Junto a este minucioso retrato de la continuidad histórica de la negación total y absoluta del Otro, principio clave del dispositivo colonialista, los planos de esta serie no omiten recoger con toda su crudeza la respuesta de los y las palestinas, una reacción tan desesperada como desesperante es su situación. Es decir, una apuesta en escena que logra escapar de la trampa intelectual y política de la insufrible equidistancia y que, como era de esperar, le ha valido a la serie duras críticas por parte de amplios sectores que siguen ignorando que la equidistancia, ni siquiera en física, asegura la conquista del tan preciado equilibrio. En efecto y con perdón, en física, el punto de equilibrio coincidirá con el punto equidistante sólo en el caso de un cuerpo cuya masa sea repartida de manera homogénea. En caso contrario, ubicarnos a nivel de este punto no hará más que inclinar la balanza hacia la parte del cuerpo de mayor peso. Y en política pasa lo mismo. La equidistancia tendrá sentido y se defenderá a capa y espada cuando el cuerpo social no esté descompensado, cuando la equitativa distribución social del poder y de la riqueza esté a la orden del día. Mientras, defender la equidistancia no hará más que mantener a flote una situación de injusticia estructural, decisión tan aberrante como la de unos pasajeros de un barco yéndose a pique que optasen por dirigirse al centro de la cubierta para poner remedio a la tragedia.

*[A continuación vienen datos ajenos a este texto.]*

<file path="src/rtl/torque_discrepancy_collision_check_top_assert.svh">
// Assertion macros for the torque discrepancy collision check.
// Used by the top level only; needs clk_i and rst_ni in scope.
`ifndef TORQUE_DISCREPANCY_COLLISION_CHECK_TOP_ASSERT_SVH
`define TORQUE_DISCREPANCY_COLLISION_CHECK_TOP_ASSERT_SVH

// same-cycle implication
`define TDCC_ASSERT_NOW(lbl, ante, cons) \
  lbl: assert property (@(posedge clk_i) disable iff (!rst_ni) (ante) |-> (cons)) \
    else $error("tdcc check failed");

// next-cycle implication
`define TDCC_ASSERT_NEXT(lbl, ante, cons) \
  lbl: assert property (@(posedge clk_i) disable iff (!rst_ni) (ante) |=> (cons)) \
    else $error("tdcc check failed");

`endif

</file>
<file path="src/rtl/tdcc_pkg.sv">
// Shared constants and types for the torque discrepancy collision check.
// No dependencies.
`default_nettype none

package tdcc_pkg;

  localparam int NJ          = 3;
  localparam int LANES_DEF   = 3;
  localparam int MAX_WIN_DEF = 16;
  localparam int TORQUE_DEF  = 16;

  localparam int THR_W     = 17;
  localparam int OFS_W     = 16;
  localparam int EXTRA_W   = 4;
  localparam int WIN_W     = EXTRA_W + 1;
  localparam int DISC_W    = 18;
  localparam int SUM_W     = 6;
  localparam int CFG_IDX_W = 3;
  localparam int CFG_DAT_W = THR_W;

  localparam logic signed [1:0] SGN_ZERO = 2'sb00;
  localparam logic signed [1:0] SGN_POS  = 2'sb01;
  localparam logic signed [1:0] SGN_NEG  = 2'sb11;

  localparam logic CMD_SAMPLE = 1'b0;
  localparam logic CMD_CLEAR  = 1'b1;

  typedef enum logic [CFG_IDX_W-1:0] {
    REG_THR0  = 3'd0,
    REG_THR1  = 3'd1,
    REG_THR2  = 3'd2,
    REG_OFS0  = 3'd3,
    REG_OFS1  = 3'd4,
    REG_OFS2  = 3'd5,
    REG_EXTRA = 3'd6
  } cfg_reg_e;

  typedef struct packed {
    logic load;
    logic adv;
    logic clr;
  } lane_ctl_t;

endpackage

`default_nettype wire

</file>
<file path="src/rtl/tdcc_lane.sv">
// One joint lane: discrepancy and sign stage, then sign ring and running sum.
// Depends on tdcc_pkg.
`default_nettype none

module tdcc_lane #(
  parameter int MAX_WINDOW  = tdcc_pkg::MAX_WIN_DEF,
  parameter int TORQUE_BITS = tdcc_pkg::TORQUE_DEF,
  parameter int POS_W       = (MAX_WINDOW > 1) ? $clog2(MAX_WINDOW) : 1
) (
  input  wire                                   clk_i,
  input  wire                                   rst_ni,
  input  tdcc_pkg::lane_ctl_t                   ctl_i,
  input  wire  signed [TORQUE_BITS-1:0]         target_i,
  input  wire  signed [TORQUE_BITS-1:0]         measured_i,
  input  wire  signed [tdcc_pkg::OFS_W-1:0]     offset_i,
  input  wire         [tdcc_pkg::THR_W-1:0]     threshold_i,
  input  wire         [POS_W-1:0]               pos_i,
  input  wire         [tdcc_pkg::WIN_W-1:0]     win_i,
  output logic        [tdcc_pkg::DISC_W-1:0]    disc_o,
  output logic                                  ok_o
);
  import tdcc_pkg::*;

  localparam int DW = ((TORQUE_BITS > OFS_W) ? TORQUE_BITS : OFS_W) + 2;

  logic signed [DW-1:0] tgt_x, meas_x, ofs_x, diff;
  logic        [DW-1:0] mag;
  logic                 fail;
  logic signed [1:0]    sgn_d;

  logic [DISC_W-1:0]    disc_q;
  logic signed [1:0]    sgn_q;

  logic signed [1:0]       hist_q [MAX_WINDOW];
  logic signed [SUM_W-1:0] sum_q, sum_d;
  logic        [SUM_W-1:0] sum_abs;
  logic signed [1:0]       cur;

  always_comb begin
    tgt_x  = DW'(target_i);
    meas_x = DW'(measured_i);
    ofs_x  = DW'(offset_i);
    diff   = tgt_x - (meas_x + ofs_x);
    mag    = diff[DW-1] ? DW'(-diff) : DW'(diff);
    fail   = !(mag < DW'(threshold_i));
    if (fail && diff > 0) begin
      sgn_d = SGN_POS;
    end else if (fail && diff < 0) begin
      sgn_d = SGN_NEG;
    end else begin
      sgn_d = SGN_ZERO;
    end
  end

  always_ff @(posedge clk_i) begin
    if (ctl_i.load) begin
      disc_q <= diff[DISC_W-1:0];
      sgn_q  <= sgn_d;
    end
  end

  always_comb begin
    cur     = hist_q[pos_i];
    sum_d   = sum_q + SUM_W'(sgn_q) - SUM_W'(cur);
    sum_abs = sum_d[SUM_W-1] ? SUM_W'(-sum_d) : SUM_W'(sum_d);
    ok_o    = sum_abs < SUM_W'(win_i);
    disc_o  = disc_q;
  end

  always_ff @(posedge clk_i or negedge rst_ni) begin
    if (!rst_ni) begin
      sum_q <= '0;
      for (int i = 0; i < MAX_WINDOW; i++) hist_q[i] <= SGN_ZERO;
    end else if (ctl_i.clr) begin
      sum_q <= '0;
      for (int i = 0; i < MAX_WINDOW; i++) hist_q[i] <= SGN_ZERO;
    end else if (ctl_i.adv) begin
      sum_q          <= sum_d;
      hist_q[pos_i]  <= sgn_q;
    end
  end

endmodule

`default_nettype wire

</file>
<file path="src/rtl/tdcc_merge.sv">
// Merge and output register: combines lane verdicts into mask and all-valid.
// Depends on tdcc_pkg.
`default_nettype none

module tdcc_merge #(
  parameter int LANES = tdcc_pkg::LANES_DEF
) (
  input  wire                               clk_i,
  input  wire                               rst_ni,
  input  wire                               load_i,
  input  wire                               out_ready_i,
  input  wire  [tdcc_pkg::DISC_W-1:0]       disc_i [tdcc_pkg::NJ],
  input  wire  [tdcc_pkg::NJ-1:0]           ok_i,
  output logic                              out_valid_o,
  output logic [tdcc_pkg::DISC_W-1:0]       disc_o [tdcc_pkg::NJ],
  output logic [tdcc_pkg::NJ-1:0]           mask_o,
  output logic                              all_o
);
  import tdcc_pkg::*;

  logic [NJ-1:0] lane_en;
  logic          valid_q, valid_d;

  always_comb begin
    for (int j = 0; j < NJ; j++) lane_en[j] = (j < LANES);
    if (load_i) begin
      valid_d = 1'b1;
    end else if (out_ready_i) begin
      valid_d = 1'b0;
    end else begin
      valid_d = valid_q;
    end
  end

  always_ff @(posedge clk_i or negedge rst_ni) begin
    if (!rst_ni) begin
      valid_q <= 1'b0;
    end else begin
      valid_q <= valid_d;
    end
  end

  always_ff @(posedge clk_i) begin
    if (load_i) begin
      disc_o <= disc_i;
      mask_o <= ok_i & lane_en;
      all_o  <= &(ok_i | ~lane_en);
    end
  end

  assign out_valid_o = valid_q;

endmodule

`default_nettype wire

</file>
<file path="src/rtl/torque_discrepancy_collision_check_top.sv">
// Channel  | handshake              | payload
// in       | in_valid_i/in_ready_o   | in_command_i, in_target_joint*_i, in_measured_joint*_i
// out      | out_valid_o/out_ready_i | out_discrepancy_joint*_o, out_valid_mask_o, out_all_valid_o
// cfg      | cfg_valid_i/cfg_ready_o | cfg_index_i, cfg_data_i
// One item per cycle while results are taken. A sample's result is registered in stages:
// stage one forms discrepancy and sign per lane, stage two updates the sign ring and running
// sum and loads the output register once the output is free. A clear item gives no result.
// While a result waits, stage one takes items until it holds a sample, then the input stalls
// until the output is taken. Reset clears history, sums, ring position, offsets, extra and valid
// flags and sets thresholds to all ones. Top level of the torque discrepancy collision check;
// uses tdcc_pkg, tdcc_lane, tdcc_merge and the assertion macro header.
`default_nettype none
`include "torque_discrepancy_collision_check_top_assert.svh"

module torque_discrepancy_collision_check_top #(
  parameter int LANES       = tdcc_pkg::LANES_DEF,
  parameter int MAX_WINDOW  = tdcc_pkg::MAX_WIN_DEF,
  parameter int TORQUE_BITS = tdcc_pkg::TORQUE_DEF
) (
  input  wire                                  clk_i,
  input  wire                                  rst_ni,
  input  wire                                  in_valid_i,
  output logic                                 in_ready_o,
  input  wire                                  in_command_i,
  input  wire  signed [TORQUE_BITS-1:0]        in_target_joint0_i,
  input  wire  signed [TORQUE_BITS-1:0]        in_target_joint1_i,
  input  wire  signed [TORQUE_BITS-1:0]        in_target_joint2_i,
  input  wire  signed [TORQUE_BITS-1:0]        in_measured_joint0_i,
  input  wire  signed [TORQUE_BITS-1:0]        in_measured_joint1_i,
  input  wire  signed [TORQUE_BITS-1:0]        in_measured_joint2_i,
  output logic                                 out_valid_o,
  input  wire                                  out_ready_i,
  output logic signed [tdcc_pkg::DISC_W-1:0]   out_discrepancy_joint0_o,
  output logic signed [tdcc_pkg::DISC_W-1:0]   out_discrepancy_joint1_o,
  output logic signed [tdcc_pkg::DISC_W-1:0]   out_discrepancy_joint2_o,
  output logic        [tdcc_pkg::NJ-1:0]       out_valid_mask_o,
  output logic                                 out_all_valid_o,
  input  wire                                  cfg_valid_i,
  output logic                                 cfg_ready_o,
  input  wire         [tdcc_pkg::CFG_IDX_W-1:0] cfg_index_i,
  input  wire         [tdcc_pkg::CFG_DAT_W-1:0] cfg_data_i
);
  import tdcc_pkg::*;

  localparam int POS_W = (MAX_WINDOW > 1) ? $clog2(MAX_WINDOW) : 1;

  logic [THR_W-1:0]        thr_q [NJ];
  logic signed [OFS_W-1:0] ofs_q [NJ];
  logic [EXTRA_W-1:0]      extra_q;
  logic [POS_W-1:0]        ring_q, pos_q;
  logic                    s1_valid_q, s1_clr_q;

  logic                    out_free, s1_adv, in_acc, cfg_acc, cfg_wr_extra;
  logic [WIN_W-1:0]        win_raw, win, ring_x, inc, pos_nx;
  lane_ctl_t               ctl;

  logic signed [TORQUE_BITS-1:0] tgt [NJ];
  logic signed [TORQUE_BITS-1:0] meas [NJ];
  logic [DISC_W-1:0]       lane_disc [NJ];
  logic [NJ-1:0]           lane_ok;
  logic [DISC_W-1:0]       out_disc [NJ];

  assign cfg_ready_o  = 1'b1;
  assign cfg_acc      = cfg_valid_i && cfg_ready_o;
  assign cfg_wr_extra = cfg_acc && (cfg_reg_e'(cfg_index_i) == REG_EXTRA);

  assign out_free   = !out_valid_o || out_ready_i;
  assign s1_adv     = s1_valid_q && (s1_clr_q || out_free);
  assign in_ready_o = !s1_valid_q || s1_adv;
  assign in_acc     = in_valid_i && in_ready_o;

  always_comb begin
    win_raw = WIN_W'(extra_q) + WIN_W'(1);
    win     = (int'(win_raw) > MAX_WINDOW) ? WIN_W'(MAX_WINDOW) : win_raw;
    ring_x  = WIN_W'(ring_q);
    inc     = ring_x + WIN_W'(1);
    pos_nx  = (inc == win) ? '0 : inc;
    ctl.load = in_acc && (in_command_i == CMD_SAMPLE);
    ctl.adv  = s1_adv && !s1_clr_q;
    ctl.clr  = (s1_adv && s1_clr_q) || cfg_wr_extra;
  end

  always_ff @(posedge clk_i or negedge rst_ni) begin
    if (!rst_ni) begin
      for (int j = 0; j < NJ; j++) begin
        thr_q[j] <= '1;
        ofs_q[j] <= '0;
      end
      extra_q <= '0;
    end else if (cfg_acc) begin
      case (cfg_reg_e'(cfg_index_i))
        REG_THR0:  thr_q[0] <= cfg_data_i[THR_W-1:0];
        REG_THR1:  thr_q[1] <= cfg_data_i[THR_W-1:0];
        REG_THR2:  thr_q[2] <= cfg_data_i[THR_W-1:0];
        REG_OFS0:  ofs_q[0] <= cfg_data_i[OFS_W-1:0];
        REG_OFS1:  ofs_q[1] <= cfg_data_i[OFS_W-1:0];
        REG_OFS2:  ofs_q[2] <= cfg_data_i[OFS_W-1:0];
        REG_EXTRA: extra_q  <= cfg_data_i[EXTRA_W-1:0];
        default: ;
      endcase
    end
  end

  always_ff @(posedge clk_i or negedge rst_ni) begin
    if (!rst_ni) begin
      ring_q     <= '0;
      s1_valid_q <= 1'b0;
      s1_clr_q   <= 1'b0;
    end else begin
      if (cfg_wr_extra || (in_acc && in_command_i == CMD_CLEAR)) begin
        ring_q <= '0;
      end else if (in_acc) begin
        ring_q <= POS_W'(pos_nx);
      end
      if (in_acc) begin
        s1_valid_q <= 1'b1;
        s1_clr_q   <= in_command_i;
      end else if (s1_adv) begin
        s1_valid_q <= 1'b0;
      end
    end
  end

  always_ff @(posedge clk_i) begin
    if (in_acc) begin
      pos_q <= POS_W'(pos_nx);
    end
  end

  assign tgt[0]  = in_target_joint0_i;
  assign tgt[1]  = in_target_joint1_i;
  assign tgt[2]  = in_target_joint2_i;
  assign meas[0] = in_measured_joint0_i;
  assign meas[1] = in_measured_joint1_i;
  assign meas[2] = in_measured_joint2_i;

  for (genvar j = 0; j < NJ; j++) begin : g_lane
    if (j < LANES) begin : g_on
      tdcc_lane #(
        .MAX_WINDOW (MAX_WINDOW),
        .TORQUE_BITS(TORQUE_BITS),
        .POS_W      (POS_W)
      ) u_lane (
        .clk_i      (clk_i),
        .rst_ni     (rst_ni),
        .ctl_i      (ctl),
        .target_i   (tgt[j]),
        .measured_i (meas[j]),
        .offset_i   (ofs_q[j]),
        .threshold_i(thr_q[j]),
        .pos_i      (pos_q),
        .win_i      (win),
        .disc_o     (lane_disc[j]),
        .ok_o       (lane_ok[j])
      );
    end else begin : g_off
      assign lane_disc[j] = '0;
      assign lane_ok[j]   = 1'b1;
    end
  end

  tdcc_merge #(
    .LANES(LANES)
  ) u_merge (
    .clk_i      (clk_i),
    .rst_ni     (rst_ni),
    .load_i     (ctl.adv),
    .out_ready_i(out_ready_i),
    .disc_i     (lane_disc),
    .ok_i       (lane_ok),
    .out_valid_o(out_valid_o),
    .disc_o     (out_disc),
    .mask_o     (out_valid_mask_o),
    .all_o      (out_all_valid_o)
  );

  assign out_discrepancy_joint0_o = out_disc[0];
  assign out_discrepancy_joint1_o = out_disc[1];
  assign out_discrepancy_joint2_o = out_disc[2];

  `TDCC_ASSERT_NOW(a_ring_in_window, 1'b1, WIN_W'(ring_q) < win)
  `TDCC_ASSERT_NEXT(a_clear_resets_ring, in_acc && in_command_i == CMD_CLEAR, ring_q == '0)
  `TDCC_ASSERT_NEXT(a_sample_reaches_out, ctl.adv, out_valid_o)

endmodule

`default_nettype wire

</file>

A pesar de su valiente crítica a la continuidad histórica de una injusticia sin parangón, del retrato sin concesiones de la desazón de una juventud vaciada de referencias familiares y políticas, The Promise no realiza ningún milagro por más Tierra Santa que sea el marco de la historia que relata. Una simple bofetada decíamos, pero que quizás junto a tantas otras propinadas en la literatura y en el cine, como por ejemplo las de Gillo Pontecorvo en sus demoledores películas anticolonialistas Queimada o La batalla de Argel, ayude a despertar y reubicar a algunos pasajeros desorientados de un barco, el de la intencionadamente mal llamada «civilización occidental», que se hunde miserablemente. En cualquier caso, nos nos engañemos, hagamos lo que hagamos la clave seguirá siendo que los y las palestinas sigan contando su historia, fieles al guión delirante de un pueblo que mimaba a sus valles, casitas y olivos.